With that said what does not make sense and what would you recommend that would help it to make more sense. Just telling me it does not make sense is of little help. Please elaborate.


----------



## MeatheadSam (May 22, 2009)

rahaas said:


> I'm no expert but I see no logic to that program.



Any specific suggestions or experience with this type of program that you can offer?


----------



## P-funk (May 22, 2009)

You are attempting to squat a max set of 20 three days a week.  That does not make sense.  20-rep squatting, doing breathing squats, is incredibly taxing on the body.  That is why Dr. Ken and Randell Strossen (the author of super squats) say to peform the workout once every three-four days (so twice a week).

Since when does performing 20 reps increase leg endurance?  The time it takes to complete the set is to short to enhance aerobic metabolism (if this is what you are talking about).

Is 20-reps to all out failure needed for growth?  Form suffers like crazy during a 20-rep max effort squat.  Don't the risks out weigh the rewards?  can't we stimulate growth a different way?  Since you are wanting to do the program, will you be drinking a gallon of milk a day, as the book recommends, in order to gain size?


patrick


----------



## Burner02 (May 22, 2009)

I think it was 'moomba that got me turned onto a rather sadistic and sick workout.
You take a weight that you can do for 10 reps...but you do 20. Pretty much praying for death by the end of it. Think I saw God.
I was wiped out. Also believe that you aren't supposed to do that too often. Say..maybe once a month as a switch up...shock-n-awe to the muscles?


----------



## yellowmoomba (May 22, 2009)

Burner02 said:


> I think it was 'moomba that got me turned onto a rather sadistic and sick workout.
> You take a weight that you can do for 10 reps...but you do 20. Pretty much praying for death by the end of it. Think I saw God.
> I was wiped out. Also believe that you aren't supposed to do that too often. Say..maybe once a month as a switch up...shock-n-awe to the muscles?
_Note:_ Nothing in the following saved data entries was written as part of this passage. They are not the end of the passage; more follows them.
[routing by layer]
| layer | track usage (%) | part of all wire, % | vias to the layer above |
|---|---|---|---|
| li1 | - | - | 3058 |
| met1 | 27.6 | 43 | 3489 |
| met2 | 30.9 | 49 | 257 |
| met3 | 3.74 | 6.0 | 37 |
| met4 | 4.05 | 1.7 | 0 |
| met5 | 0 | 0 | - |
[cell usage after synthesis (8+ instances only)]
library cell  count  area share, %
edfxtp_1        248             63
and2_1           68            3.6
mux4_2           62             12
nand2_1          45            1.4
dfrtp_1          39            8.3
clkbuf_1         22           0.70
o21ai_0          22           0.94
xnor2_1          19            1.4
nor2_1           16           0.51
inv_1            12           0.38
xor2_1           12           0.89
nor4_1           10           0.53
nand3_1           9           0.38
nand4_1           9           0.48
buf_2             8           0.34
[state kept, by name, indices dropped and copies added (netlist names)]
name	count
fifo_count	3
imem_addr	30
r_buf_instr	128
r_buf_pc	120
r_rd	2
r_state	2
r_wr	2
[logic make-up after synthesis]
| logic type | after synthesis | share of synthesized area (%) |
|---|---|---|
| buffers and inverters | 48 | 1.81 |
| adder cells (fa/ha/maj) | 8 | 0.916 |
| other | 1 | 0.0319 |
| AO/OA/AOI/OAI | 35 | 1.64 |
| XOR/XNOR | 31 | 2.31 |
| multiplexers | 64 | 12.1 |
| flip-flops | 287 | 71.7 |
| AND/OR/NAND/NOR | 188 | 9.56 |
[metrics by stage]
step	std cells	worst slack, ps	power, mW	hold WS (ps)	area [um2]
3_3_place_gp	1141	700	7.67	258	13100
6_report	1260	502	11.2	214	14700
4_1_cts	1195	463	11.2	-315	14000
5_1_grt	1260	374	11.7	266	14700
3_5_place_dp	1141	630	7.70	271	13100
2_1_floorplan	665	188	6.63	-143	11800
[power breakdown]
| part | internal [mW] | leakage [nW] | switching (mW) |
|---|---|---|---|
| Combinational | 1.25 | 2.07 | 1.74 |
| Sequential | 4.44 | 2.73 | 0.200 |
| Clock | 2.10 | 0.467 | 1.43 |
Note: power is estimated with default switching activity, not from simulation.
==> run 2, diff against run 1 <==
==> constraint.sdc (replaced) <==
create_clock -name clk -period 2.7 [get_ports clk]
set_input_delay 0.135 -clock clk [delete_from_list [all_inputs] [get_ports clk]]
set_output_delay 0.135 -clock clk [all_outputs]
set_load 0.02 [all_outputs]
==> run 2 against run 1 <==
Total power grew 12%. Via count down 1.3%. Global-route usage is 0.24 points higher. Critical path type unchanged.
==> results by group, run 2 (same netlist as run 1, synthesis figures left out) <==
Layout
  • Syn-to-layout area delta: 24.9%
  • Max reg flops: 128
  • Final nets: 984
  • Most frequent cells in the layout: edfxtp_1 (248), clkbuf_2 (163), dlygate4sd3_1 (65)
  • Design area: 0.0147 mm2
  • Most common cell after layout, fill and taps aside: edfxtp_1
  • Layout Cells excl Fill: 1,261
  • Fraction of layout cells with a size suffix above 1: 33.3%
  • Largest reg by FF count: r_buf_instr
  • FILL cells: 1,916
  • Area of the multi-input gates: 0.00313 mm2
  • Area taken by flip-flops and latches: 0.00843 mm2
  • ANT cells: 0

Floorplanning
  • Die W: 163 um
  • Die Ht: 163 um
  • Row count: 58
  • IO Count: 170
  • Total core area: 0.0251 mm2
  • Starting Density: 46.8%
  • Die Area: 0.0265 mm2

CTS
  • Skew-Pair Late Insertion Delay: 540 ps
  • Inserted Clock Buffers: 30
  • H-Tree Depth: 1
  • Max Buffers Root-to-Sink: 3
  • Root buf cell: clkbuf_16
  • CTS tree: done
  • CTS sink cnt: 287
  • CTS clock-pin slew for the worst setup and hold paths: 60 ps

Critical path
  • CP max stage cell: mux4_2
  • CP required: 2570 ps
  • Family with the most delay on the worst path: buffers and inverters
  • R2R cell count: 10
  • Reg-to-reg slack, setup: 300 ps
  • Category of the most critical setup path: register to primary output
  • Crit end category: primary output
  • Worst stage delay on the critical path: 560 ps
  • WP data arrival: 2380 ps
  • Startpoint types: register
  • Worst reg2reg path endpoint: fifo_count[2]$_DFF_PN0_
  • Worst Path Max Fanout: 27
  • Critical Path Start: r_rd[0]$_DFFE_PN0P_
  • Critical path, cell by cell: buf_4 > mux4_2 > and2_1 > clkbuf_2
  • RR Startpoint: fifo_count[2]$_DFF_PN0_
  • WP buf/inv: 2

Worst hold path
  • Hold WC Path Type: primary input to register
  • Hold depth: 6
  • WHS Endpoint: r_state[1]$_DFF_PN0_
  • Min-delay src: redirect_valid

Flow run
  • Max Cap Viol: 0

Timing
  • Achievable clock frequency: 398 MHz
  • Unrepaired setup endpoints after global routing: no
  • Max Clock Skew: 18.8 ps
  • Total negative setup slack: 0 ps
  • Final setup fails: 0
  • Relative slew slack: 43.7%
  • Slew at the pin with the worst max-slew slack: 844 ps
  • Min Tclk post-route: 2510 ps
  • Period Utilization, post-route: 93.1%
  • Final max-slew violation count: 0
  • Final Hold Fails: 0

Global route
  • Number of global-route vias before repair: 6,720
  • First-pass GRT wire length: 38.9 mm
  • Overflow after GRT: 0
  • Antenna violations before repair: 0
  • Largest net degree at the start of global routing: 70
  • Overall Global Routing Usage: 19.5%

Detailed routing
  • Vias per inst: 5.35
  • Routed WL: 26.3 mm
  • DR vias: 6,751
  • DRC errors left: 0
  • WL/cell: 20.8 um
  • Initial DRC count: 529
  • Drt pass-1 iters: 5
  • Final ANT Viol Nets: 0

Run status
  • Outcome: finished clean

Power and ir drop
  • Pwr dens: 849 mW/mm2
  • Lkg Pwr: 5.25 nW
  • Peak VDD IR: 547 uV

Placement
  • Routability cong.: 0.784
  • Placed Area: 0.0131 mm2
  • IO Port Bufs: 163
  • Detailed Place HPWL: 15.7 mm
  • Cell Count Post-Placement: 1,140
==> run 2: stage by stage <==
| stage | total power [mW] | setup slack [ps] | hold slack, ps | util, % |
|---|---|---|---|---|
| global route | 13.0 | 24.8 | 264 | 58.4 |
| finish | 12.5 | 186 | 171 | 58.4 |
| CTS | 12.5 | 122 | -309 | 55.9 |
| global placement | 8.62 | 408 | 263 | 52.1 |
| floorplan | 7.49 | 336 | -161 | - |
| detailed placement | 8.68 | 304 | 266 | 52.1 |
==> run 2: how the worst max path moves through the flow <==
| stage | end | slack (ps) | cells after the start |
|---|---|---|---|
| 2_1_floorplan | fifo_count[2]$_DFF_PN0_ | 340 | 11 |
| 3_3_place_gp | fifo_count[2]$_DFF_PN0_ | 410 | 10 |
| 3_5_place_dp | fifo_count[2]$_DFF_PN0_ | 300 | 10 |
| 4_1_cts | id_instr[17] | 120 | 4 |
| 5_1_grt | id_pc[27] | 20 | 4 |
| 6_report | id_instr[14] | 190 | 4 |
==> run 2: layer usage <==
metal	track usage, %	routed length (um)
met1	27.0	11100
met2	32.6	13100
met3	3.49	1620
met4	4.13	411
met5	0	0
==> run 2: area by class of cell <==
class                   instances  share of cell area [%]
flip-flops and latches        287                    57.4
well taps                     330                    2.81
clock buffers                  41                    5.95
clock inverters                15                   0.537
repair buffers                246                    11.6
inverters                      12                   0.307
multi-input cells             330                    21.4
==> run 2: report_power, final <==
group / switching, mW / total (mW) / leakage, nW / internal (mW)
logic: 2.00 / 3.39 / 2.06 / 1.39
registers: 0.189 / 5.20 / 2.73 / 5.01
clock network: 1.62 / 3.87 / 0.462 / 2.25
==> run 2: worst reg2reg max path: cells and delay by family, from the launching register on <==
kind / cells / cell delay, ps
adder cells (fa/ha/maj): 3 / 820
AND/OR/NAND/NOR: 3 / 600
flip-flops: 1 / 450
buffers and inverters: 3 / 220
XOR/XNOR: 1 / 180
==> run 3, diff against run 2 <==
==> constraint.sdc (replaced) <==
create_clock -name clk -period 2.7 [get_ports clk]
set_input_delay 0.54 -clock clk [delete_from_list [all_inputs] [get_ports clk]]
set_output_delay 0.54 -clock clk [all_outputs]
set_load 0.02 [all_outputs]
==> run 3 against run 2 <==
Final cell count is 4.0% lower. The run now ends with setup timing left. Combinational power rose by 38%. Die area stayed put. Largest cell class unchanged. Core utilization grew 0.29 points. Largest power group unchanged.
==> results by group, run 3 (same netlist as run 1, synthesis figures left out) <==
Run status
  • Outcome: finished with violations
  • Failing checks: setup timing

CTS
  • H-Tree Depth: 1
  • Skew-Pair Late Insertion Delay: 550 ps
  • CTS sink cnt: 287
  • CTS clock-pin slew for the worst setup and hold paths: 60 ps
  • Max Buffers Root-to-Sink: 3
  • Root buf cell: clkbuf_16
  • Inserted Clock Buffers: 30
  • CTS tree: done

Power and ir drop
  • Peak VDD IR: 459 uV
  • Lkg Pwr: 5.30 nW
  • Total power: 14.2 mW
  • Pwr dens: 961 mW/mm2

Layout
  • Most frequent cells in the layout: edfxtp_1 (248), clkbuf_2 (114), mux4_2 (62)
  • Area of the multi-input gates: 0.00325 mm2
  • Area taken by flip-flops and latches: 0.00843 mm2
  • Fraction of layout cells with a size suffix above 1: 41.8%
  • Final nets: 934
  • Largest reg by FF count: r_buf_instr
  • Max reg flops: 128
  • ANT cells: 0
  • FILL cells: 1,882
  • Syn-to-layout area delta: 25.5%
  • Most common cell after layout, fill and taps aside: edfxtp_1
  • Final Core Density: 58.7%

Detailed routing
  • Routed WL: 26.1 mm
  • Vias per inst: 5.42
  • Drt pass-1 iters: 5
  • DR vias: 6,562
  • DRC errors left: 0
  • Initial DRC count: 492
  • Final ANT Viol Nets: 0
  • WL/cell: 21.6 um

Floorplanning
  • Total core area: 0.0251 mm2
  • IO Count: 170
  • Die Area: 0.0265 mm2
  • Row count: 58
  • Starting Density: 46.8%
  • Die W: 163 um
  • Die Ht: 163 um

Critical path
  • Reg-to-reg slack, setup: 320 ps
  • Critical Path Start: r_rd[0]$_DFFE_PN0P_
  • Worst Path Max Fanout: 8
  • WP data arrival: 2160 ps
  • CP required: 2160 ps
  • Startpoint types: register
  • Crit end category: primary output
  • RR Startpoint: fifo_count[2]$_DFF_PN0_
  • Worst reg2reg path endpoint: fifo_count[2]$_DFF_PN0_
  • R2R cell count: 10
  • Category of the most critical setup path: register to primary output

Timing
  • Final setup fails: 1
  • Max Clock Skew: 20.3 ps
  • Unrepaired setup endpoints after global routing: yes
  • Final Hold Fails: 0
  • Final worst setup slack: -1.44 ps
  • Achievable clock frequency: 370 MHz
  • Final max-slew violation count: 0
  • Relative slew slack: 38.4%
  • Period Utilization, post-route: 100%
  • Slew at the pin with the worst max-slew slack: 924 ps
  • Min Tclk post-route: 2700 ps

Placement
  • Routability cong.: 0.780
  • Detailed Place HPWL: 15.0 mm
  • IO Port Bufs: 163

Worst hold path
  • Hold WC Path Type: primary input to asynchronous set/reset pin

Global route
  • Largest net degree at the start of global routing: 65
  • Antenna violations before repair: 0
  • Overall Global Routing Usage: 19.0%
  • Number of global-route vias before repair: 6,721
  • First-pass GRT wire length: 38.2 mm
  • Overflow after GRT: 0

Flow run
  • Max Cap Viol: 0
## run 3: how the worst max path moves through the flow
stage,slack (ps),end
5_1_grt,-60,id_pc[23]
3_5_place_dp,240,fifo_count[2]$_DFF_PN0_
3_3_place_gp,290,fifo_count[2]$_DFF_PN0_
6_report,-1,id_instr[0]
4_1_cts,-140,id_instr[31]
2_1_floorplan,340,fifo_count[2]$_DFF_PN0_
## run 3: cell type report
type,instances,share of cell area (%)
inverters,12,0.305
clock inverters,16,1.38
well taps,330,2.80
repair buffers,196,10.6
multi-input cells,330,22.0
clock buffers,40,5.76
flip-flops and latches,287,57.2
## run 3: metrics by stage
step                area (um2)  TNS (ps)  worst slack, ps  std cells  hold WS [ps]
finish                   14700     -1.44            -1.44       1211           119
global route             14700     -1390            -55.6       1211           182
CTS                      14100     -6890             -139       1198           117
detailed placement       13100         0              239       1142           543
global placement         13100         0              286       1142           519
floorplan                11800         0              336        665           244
Hey ......one of my favorite exercises   You are right B.  I started with a weight that I could do 10 times then added 1 or 2 reps per week.  I made it to 26 reps before I failed (so it took about 3 months).   I also only squated one set, once a week (so it HAD to be a good set).  I did a Deads and lunges also but at a low frequency earlier in the week.  I probably only did 5-6 sets for legs for the week.  The goal was to improve "the squat" every week.   It's great for motivation!

Good luck.


----------



## MeatheadSam (May 22, 2009)

P-funk said:


> You are attempting to squat a max set of 20 three days a week.  That does not make sense.  20-rep squatting, doing breathing squats, is incredibly taxing on the body.  That is why Dr. Ken and Randell Strossen (the author of super squats) say to peform the workout once every three-four days (so twice a week).
> 
> Since when does performing 20 reps increase leg endurance?  The time it takes to complete the set is to short to enhance aerobic metabolism (if this is what you are talking about).
> 
> ...




This is what i'm looking for. The resources I've found on the web obviously do not get into the details enough. I'll look for Dr Ken's article/book and learn more beofre forming my final plan.
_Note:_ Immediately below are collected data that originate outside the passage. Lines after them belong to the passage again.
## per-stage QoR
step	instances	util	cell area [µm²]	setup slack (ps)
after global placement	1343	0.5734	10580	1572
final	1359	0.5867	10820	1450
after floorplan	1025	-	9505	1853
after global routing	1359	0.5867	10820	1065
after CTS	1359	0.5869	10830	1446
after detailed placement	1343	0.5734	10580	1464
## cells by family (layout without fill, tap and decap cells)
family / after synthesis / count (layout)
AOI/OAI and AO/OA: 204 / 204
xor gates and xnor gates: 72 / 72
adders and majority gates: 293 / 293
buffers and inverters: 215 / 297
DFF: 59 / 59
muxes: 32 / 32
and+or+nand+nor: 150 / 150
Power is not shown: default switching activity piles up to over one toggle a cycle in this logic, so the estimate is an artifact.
As with everything I've done in my exercise history this is a trial run and we will see what the results are.

I fully understand the brutality, and am certainly not convinced 3 times per week is possible. All my curerent info came form a few different web sources.

BTW, I actually love milk so the gallon a day will be no prob...

Thanks for the input.


----------



## Kevsworld (May 22, 2009)

Seems you are light on volume for upper body.


----------



## Nate K (May 22, 2009)

If I took a weight that I could do 10 reps I wouldn't be able to do 11...or 20... and i'm def. not able to add reps to a 10 rep max week after week.


----------